“慧极必伤,这道理你比我清楚。”
“慧么?这天下最糊涂的人,才是我。”
“你该再糊涂些才好,别人都忘了的事,你偏要记着,别人生怕沾惹的麻烦,你偏要上赶着往身上揽,别人巴不得抛开的包袱,你偏要一个个地都扛起来,我是真想敲开你脑壳看看你那脑里到底都装了些什么!恨得我拳头痒!”
“呵呵呵杯忽复醉,湖上生月魄。湛湛江色寒,濛濛水云夕风波易迢递,千里如咫尺。回首人已遥,南看楚天隔”
燕恪酩酊而醉,教燕忱扛着也丢去了营帐。
燕七睡醒一觉的时候,夜尚未央,从营帐里出来,十五的圆月还当头悬着,夜风也很有些凉,远远地看见燕忱一个人坐在那石桌旁喝着酒,一眼瞅见她,向着这厢招了招手。

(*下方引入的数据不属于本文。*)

`config.mk`:
```
export PLATFORM = sky130hd
export DESIGN_NAME = sequential_list_engine
export DESIGN_NICKNAME = d
export VERILOG_FILES = /design/src/rtl/core/sle_pkg.sv /design/src/rtl/core/sequential_list_engine.sv
export SDC_FILE = /design/constraint.sdc
export NUM_CORES = 2
export LEC_CHECK = 0
export BUFFER_PORTS_ARGS = -buffer_cell sky130_fd_sc_hd__clkbuf_2
export CORE_ASPECT_RATIO = 0.6
export CORE_MARGIN = 3
export CORE_UTILIZATION = 40
export DETAILED_ROUTE_END_ITERATION = 8
export PLACE_DENSITY_LB_ADDON = 0.05
export SLEW_MARGIN = 25
export SYNTH_ARGS = -nofsm -noshare
export SYNTH_HDL_FRONTEND = slang
export SYNTH_SLANG_ARGS = --single-unit
```
`constraint.sdc`:
```
create_clock -name clk -period 4.8 [get_ports clk]
set_input_delay 0.96 -clock clk [delete_from_list [all_inputs] [get_ports clk]]
set_output_delay 0.96 -clock clk [all_outputs]
set_load 0.02 [all_outputs]
```
`src/rtl/core/sle_pkg.sv`:
```
// ----------------------------------------------------------------------------
// Sequential list engine package
// Shared constants: default capacity and request action codes.
// ----------------------------------------------------------------------------
package sle_pkg;

	localparam int CAPACITY_DEF = 32;

	typedef enum logic [1:0] {
		ACT_INSERT = 2'd0,
		ACT_DELETE = 2'd1,
		ACT_UPDATE = 2'd2,
		ACT_LOCATE = 2'd3
	} action_t;

endpackage

```
`src/rtl/core/sequential_list_engine.sv`:
```
// ----------------------------------------------------------------------------
// Sequential list engine
// Ordered list of 32-bit values in one synchronous memory with a length
// count: insert, delete, update and locate by value, one request at a time.
// ----------------------------------------------------------------------------
//  channel  dir  handshake           payload
//  s_*      in   s_tvalid/s_tready   action, position, value
//  m_*      out  m_tvalid/m_tready   ok, removed_value, found_position, list_length
//
//  Update and a rejected position go straight to the result; insert moves
//  the entries from the end down to position up by one, delete moves the
//  entries after position down by one, and locate compares from the head on:
//  the single memory moves or compares one entry a cycle.
//  After reset a fill pass loads entry k with k+1;
//  s_tready stays low during it. A stalled result holds in the output
//  register while the next request is taken.
// ----------------------------------------------------------------------------
module sequential_list_engine #(
	parameter int CAPACITY = sle_pkg::CAPACITY_DEF
) (
	input  logic        clk,
	input  logic        arst_n,
	input  logic        s_tvalid,
	output logic        s_tready,
	input  logic [39:0] s_tdata,   // action[1:0], position[7:2], value[39:8]
	output logic        m_tvalid,
	input  logic        m_tready,
	output logic [47:0] m_tdata    // ok[0], removed_value[32:1],
	                               // found_position[38:33], list_length[44:39], zero fill
);

	localparam int AW = (CAPACITY > 1) ? $clog2(CAPACITY) : 1;
	localparam int CW = $clog2(CAPACITY + 1);
	localparam int PW = ((CW > 6) ? CW : 6) + 1;

	typedef enum logic [2:0] {
		ST_CLEAR, ST_IDLE, ST_INS, ST_PUT, ST_DEL, ST_LOC, ST_FIN
	} state_t;

	state_t        state_q;
	logic [AW-1:0] cur_q;
	logic [CW-1:0] count_q;
	logic [5:0]    pos_q;
	logic [31:0]   val_q;
	logic          first_q;
	logic          res_ok_q;
	logic [31:0]   res_rem_q;
	logic [5:0]    res_found_q;

	logic [31:0]   mem [CAPACITY];
	logic [31:0]   rd_data_s1;
	logic          mem_we;
	logic [AW-1:0] mem_waddr;
	logic [AW-1:0] mem_raddr;
	logic [31:0]   mem_wdata;

	logic [1:0]    in_action;
	logic [5:0]    in_position;
	logic [31:0]   in_value;
	logic [PW-1:0] in_pos_w;
	logic [PW-1:0] count_w;
	logic [PW-1:0] pos_w;
	logic [PW-1:0] cur_w;
	logic [PW-1:0] found_w;
	logic          ins_ok;
	logic          pos_ok;

	// Unpack the request and widen counts for compares
	assign in_action   = s_tdata[1:0];
	assign in_position = s_tdata[7:2];
	assign in_value    = s_tdata[39:8];
	assign in_pos_w    = PW'(in_position);
	assign count_w     = PW'(count_q);
	assign pos_w       = PW'(pos_q);
	assign cur_w       = PW'(cur_q);
	assign found_w     = cur_w + PW'(1);

	assign ins_ok = (in_pos_w != '0) && (in_pos_w <= count_w + PW'(1))
		&& (count_w < PW'(CAPACITY));
	assign pos_ok = (in_pos_w != '0) && (in_pos_w <= count_w);

	assign s_tready = (state_q == ST_IDLE);

	// Memory port control
	always_comb begin
		mem_we    = 1'b0;
		mem_waddr = cur_q;
		mem_wdata = val_q;
		mem_raddr = cur_q;
		unique case (state_q)
			ST_CLEAR: begin
				mem_we    = 1'b1;
				mem_wdata = 32'(found_w);
			end
			ST_IDLE: begin
				if (s_tvalid) begin
					unique case (sle_pkg::action_t'(in_action))
						sle_pkg::ACT_INSERT: mem_raddr = AW'(count_w - PW'(1));
						sle_pkg::ACT_DELETE: mem_raddr = AW'(in_pos_w - PW'(1));
						sle_pkg::ACT_UPDATE: begin
							mem_we    = pos_ok;
							mem_waddr = AW'(in_pos_w - PW'(1));
							mem_wdata = in_value;
						end
						sle_pkg::ACT_LOCATE: mem_raddr = '0;
						default: mem_raddr = cur_q;
					endcase
				end
			end
			ST_INS: begin
				mem_we    = 1'b1;
				mem_waddr = AW'(found_w);
				mem_wdata = rd_data_s1;
				mem_raddr = AW'(cur_w - PW'(1));
			end
			ST_PUT: begin
				mem_we    = 1'b1;
				mem_waddr = AW'(pos_w - PW'(1));
			end
			ST_DEL: begin
				mem_we    = !first_q;
				mem_waddr = AW'(cur_w - PW'(1));
				mem_wdata = rd_data_s1;
				mem_raddr = AW'(found_w);
			end
			ST_LOC: mem_raddr = AW'(found_w);
			ST_FIN: mem_raddr = cur_q;
			default: mem_raddr = cur_q;
		endcase
	end

	// List storage, one write and one registered read a cycle
	always_ff @(posedge clk) begin
		if (mem_we) begin
			mem[mem_waddr] <= mem_wdata;
		end
		rd_data_s1 <= mem[mem_raddr];
	end

	// Sequencer and output register
	always_ff @(posedge clk or negedge arst_n) begin
		if (!arst_n) begin
			state_q     <= ST_CLEAR;
			cur_q       <= '0;
			count_q     <= '0;
			pos_q       <= '0;
			val_q       <= '0;
			first_q     <= 1'b0;
			res_ok_q    <= 1'b0;
			res_rem_q   <= '0;
			res_found_q <= '0;
			m_tvalid    <= 1'b0;
			m_tdata     <= '0;
		end else begin
			// load a finished result, or drop the result once taken
			if (state_q == ST_FIN && (!m_tvalid || m_tready)) begin
				m_tvalid <= 1'b1;
			end else if (m_tvalid && m_tready) begin
				m_tvalid <= 1'b0;
			end
			unique case (state_q)
				ST_CLEAR: begin
					if (cur_w == PW'(CAPACITY - 1)) begin
						count_q <= CW'(CAPACITY);
						cur_q   <= '0;
						state_q <= ST_IDLE;
					end else begin
						cur_q <= cur_q + AW'(1);
					end
				end
				ST_IDLE: begin
					if (s_tvalid) begin
						pos_q       <= in_position;
						val_q       <= in_value;
						res_ok_q    <= 1'b0;
						res_rem_q   <= '0;
						res_found_q <= '0;
						state_q     <= ST_FIN;
						unique case (sle_pkg::action_t'(in_action))
							sle_pkg::ACT_INSERT: begin
								if (ins_ok) begin
									if (in_pos_w <= count_w) begin
										cur_q   <= AW'(count_w - PW'(1));
										state_q <= ST_INS;
									end else begin
										state_q <= ST_PUT;
									end
								end
							end
							sle_pkg::ACT_DELETE: begin
								if (pos_ok) begin
									cur_q   <= AW'(in_pos_w - PW'(1));
									first_q <= 1'b1;
									state_q <= ST_DEL;
								end
							end
							sle_pkg::ACT_UPDATE: res_ok_q <= pos_ok;
							sle_pkg::ACT_LOCATE: begin
								if (count_q != '0) begin
									cur_q   <= '0;
									state_q <= ST_LOC;
								end
							end
							default: state_q <= ST_FIN;
						endcase
					end
				end
				ST_INS: begin
					// move entries up, the last one moved is the one from the insert slot
					if (cur_w == pos_w - PW'(1)) begin
						state_q <= ST_PUT;
					end else begin
						cur_q <= cur_q - AW'(1);
					end
				end
				ST_PUT: begin
					count_q  <= count_q + CW'(1);
					res_ok_q <= 1'b1;
					state_q  <= ST_FIN;
				end
				ST_DEL: begin
					first_q <= 1'b0;
					if (first_q) begin
						res_rem_q <= rd_data_s1;
					end
					if (cur_w == count_w - PW'(1)) begin
						count_q  <= count_q - CW'(1);
						res_ok_q <= 1'b1;
						state_q  <= ST_FIN;
					end else begin
						cur_q <= cur_q + AW'(1);
					end
				end
				ST_LOC: begin
					if (rd_data_s1 == val_q) begin
						res_ok_q    <= 1'b1;
						res_found_q <= found_w[5:0];
						state_q     <= ST_FIN;
					end else if (cur_w == count_w - PW'(1)) begin
						state_q <= ST_FIN;
					end else begin
						cur_q <= cur_q + AW'(1);
					end
				end
				ST_FIN: begin
					// hold until the output register is free
					if (!m_tvalid || m_tready) begin
						m_tdata <= {3'b000, count_w[5:0], res_found_q, res_rem_q, res_ok_q};
						state_q <= ST_IDLE;
					end
				end
				default: state_q <= ST_IDLE;
			endcase
		end
	end

endmodule

```
==> summary.md <==
| Metric | Value |
|---|---|
| Critical path launch point type | flip-flop |
| Cell variety after synth | 81 |
| Fin area | 57100 µm² |
| Flops & latches, synth | 1194 |
| Die area | 128000 µm² |
| Period utilization | 86.1% |
| Number of nets still failing antenna checks after routing | 0 |
| Setup TNS | 0 ps |
| Synth area leader | edfxtp_1 |
| Gr usage total | 21.9% |
| DR pass1 iterations | 7 |
| Fmax | 242 MHz |
| Reg2Reg Setup Slack | 670 ps |
| Routed via count | 27537 |
| Endpoints failing hold | 0 |
| Placed inst area | 53300 µm² |
| Synth area leaders | edfxtp_1 62%, mux2i_1 14%, dfrtp_1 7.0% |
| Min cycle time layout | 4130 ps |
| RSZ-0062 raised after global routing | false |
| Pin count of the biggest net entering global routing | 92 |
| CTS clk-pin slew, worst paths | 70 ps |
| DRC | 0 |
| Dpl hpwl | 93000 µm |
| Vias in the first global route | 27441 |
| Cts-stage hold buffer count | 0 |
| Rows | 99 |
| CTS tree | done |
| Core area | 122000 µm² |
| Clk_skew | 31.8 ps |
| Setup Crit Path Kind | reg -> reg |
| Synth Cell Area | 49500 µm² |
| Die Height | 278 µm |
| Worst path top cell family by delay | simple AND/OR/NAND/NOR gates |
| Pins Over Slew Limit | 0 |
| Worst Path Buf+Inv | 4 |
| CP Max Fanout | 19 |
| Crit end category | flip-flop |
| Clock Tree Root | clkbuf_16 |
| Sequential share of the synthesized area | 70.4% |
| Max cap viols | 0 |
| Util after Layout | 46.8% |
| Maximum clock insertion buffer count | 3 |
| Post-synth top area share | 62.1% |
| Clock Latency Late Sink | 730 ps |
| Post-synth EDFFs | 1024 |
| Footprint of the multi-input gates | 13800 µm² |
| Worst Tran Pin Value | 978 ps |
| FF/Latch Area | 34800 µm² |
| Hold Slack | 308 ps |
| # port buffers | 90 |
| Cells after Synth | 3020 |
| Clk sinks | 1194 |
| Endpoints failing setup | 0 |
| Critical path data arrival time | 4550 ps |
| Max stage delay on crit path | 590 ps |
| Initial antenna violation count | 2 |
| Area growth, synth to finish | 15.4% |
| TritonCTS buffer count | 114 |
| H-tree depth | 3 |
| Slew headroom | 34.7% |
| Wire per inst | 28.6 µm |
| Outcome | finished clean |
| Placer Congestion | 0.932 |
| Syn avg cell area | 16.4 µm² |
| Min-delay worst type | in -> async |
| Crit path required time | 5210 ps |
| Cell with the most instances after synthesis | edfxtp_1 |
| Setup Buffers After CTS | 0 |
| Die X | 460 µm |
| # IOs | 94 |
| First-pass GRT wire length | 202000 µm |
| Via density | 5.57 |
| Post_cts resized | 0 |
| Fillers | 10352 |
| Top FF cell, synth | edfxtp_1 |
| Remaining Overflow, GRT | 0 |
| Crit-path cells | buf_4 -> nor2b_1 -> buf_4 -> nand2_1 -> inv_1 -> nor2_1 -> a21oi_1 -> nor2_1 -> a21oi_1 -> nand2_1 -> nor2_4 -> buf_12 |
| Detailed router's first-iteration violation count | 2963 |
| Crit-path slowest cell | dfrtp_1 |
| Final nets | 3291 |
| Syn. warnings | 0 |
| Initial Util | 40.5% |
| Async SR Flop Fraction | 11.6% |
| Post-synth top cells | 1024 x edfxtp_1, 707 x mux2i_1, 138 x dfrtp_1 |
| Final WL | 141000 µm |
| Layout cells sized above 1 | 18.2% |
-- registers in the layout, summed over array words and instances, names as in the netlist --
register     flops
pos_q            6
m_tvalid         1
res_found_q      6
first_q          1
mem           1024
m_tdata         45
res_rem_q       32
state_q          3
count_q          6
val_q           32
res_ok_q         1
rd_data_s1      32
cur_q            5
-- per-layer routing --
metal,track usage (%),up-vias,part of all wire (%)
met4,4.21,0,1.7
met5,0,-,0
met2,31.2,753,42
li1,-,12207,-
met3,4.52,156,6.3
met1,34.5,14421,50
-- final timing paths --
check,start,endpoint,depth (start not counted)
setup / recovery,state_q[2],mem[31][0],12
max in group asynchronous,arst_n,res_rem_q[21],2
hold reg to reg,res_rem_q[1],res_rem_q[1],2
min in group clk,res_rem_q[1],res_rem_q[1],2
hold / removal,arst_n,count_q[0],1
setup reg to reg,state_q[2],mem[31][0],12
-- layout by cell type (no fill, tap or decap), drive strengths merged, types with 7 or more instances in the layout --
cell and n:
xor2 40, dfrtp 138, o22ai 103, nor2b 12, a22oi 73, nand2b 11
nor3b 7, clkbuf 259, and2 7, mux2 81, a21oi 32, nand3b 7
clkinv 31, nand3 44, xnor2 24, edfxtp 1024, o21ai 37, dfxtp 32
mux2i 707, a222oi 27, a21boi 33, nor2 77, inv 51, bufinv 11
ha 23, nand2 116, nor4 42, nor3 13, buf 172
-- cell type report --
type                            count  share of cell area [%]
Clock inverter                     46                   0.938
Timing Repair Buffer              261                    4.33
Clock buffer                      170                    5.72
Antenna cell                        5                  0.0219
Sequential cell                  1194                    61.0
Tap cell                         1616                    3.54
Multi-Input combinational cell   1604                    24.1
Inverter                           48                   0.316
-- kinds of logic after synthesis --
| group | share of synthesized area, % |
|---|---|
| XOR/XNOR | 1.13 |
| buffers and inverters | 2.47 |
| flip-flops | 70.4 |
| multiplexers | 16.1 |
| AND/OR/NAND/NOR | 3.91 |
| adder cells (fa/ha/maj) | 0.622 |
| AO/OA/AOI/OAI | 5.29 |
| other | 0.00758 |
-- per-stage QoR --
step | std cells | setup slack (ps)
global placement | 4722 | 416
CTS | 4938 | 734
finish | 4944 | 665
detailed placement | 4722 | 422
floorplan | 3022 | 50.9
global route | 4939 | 453
Power is not shown: default switching activity piles up to over one toggle a cycle in this logic, so the estimate is an artifact.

“大伯又喝高了?”燕七走到近前,看着燕恪碗里喝剩的一半酒。
“过来,坐这儿。”燕忱拍拍自己身边的位置,待燕七走过来坐下,偏着头看她,“你大伯在家里也时常这样喝?”
“放心,喝得不多,一半是麻痹自己已经醉了。”燕七道。
燕忱盯着她看了好半晌,动了动唇角:“你倒是很了解你大伯。”
“可不么,认识了十年了都。”
“他对你有多好?”
不问对她好不好,而是问对她有多好。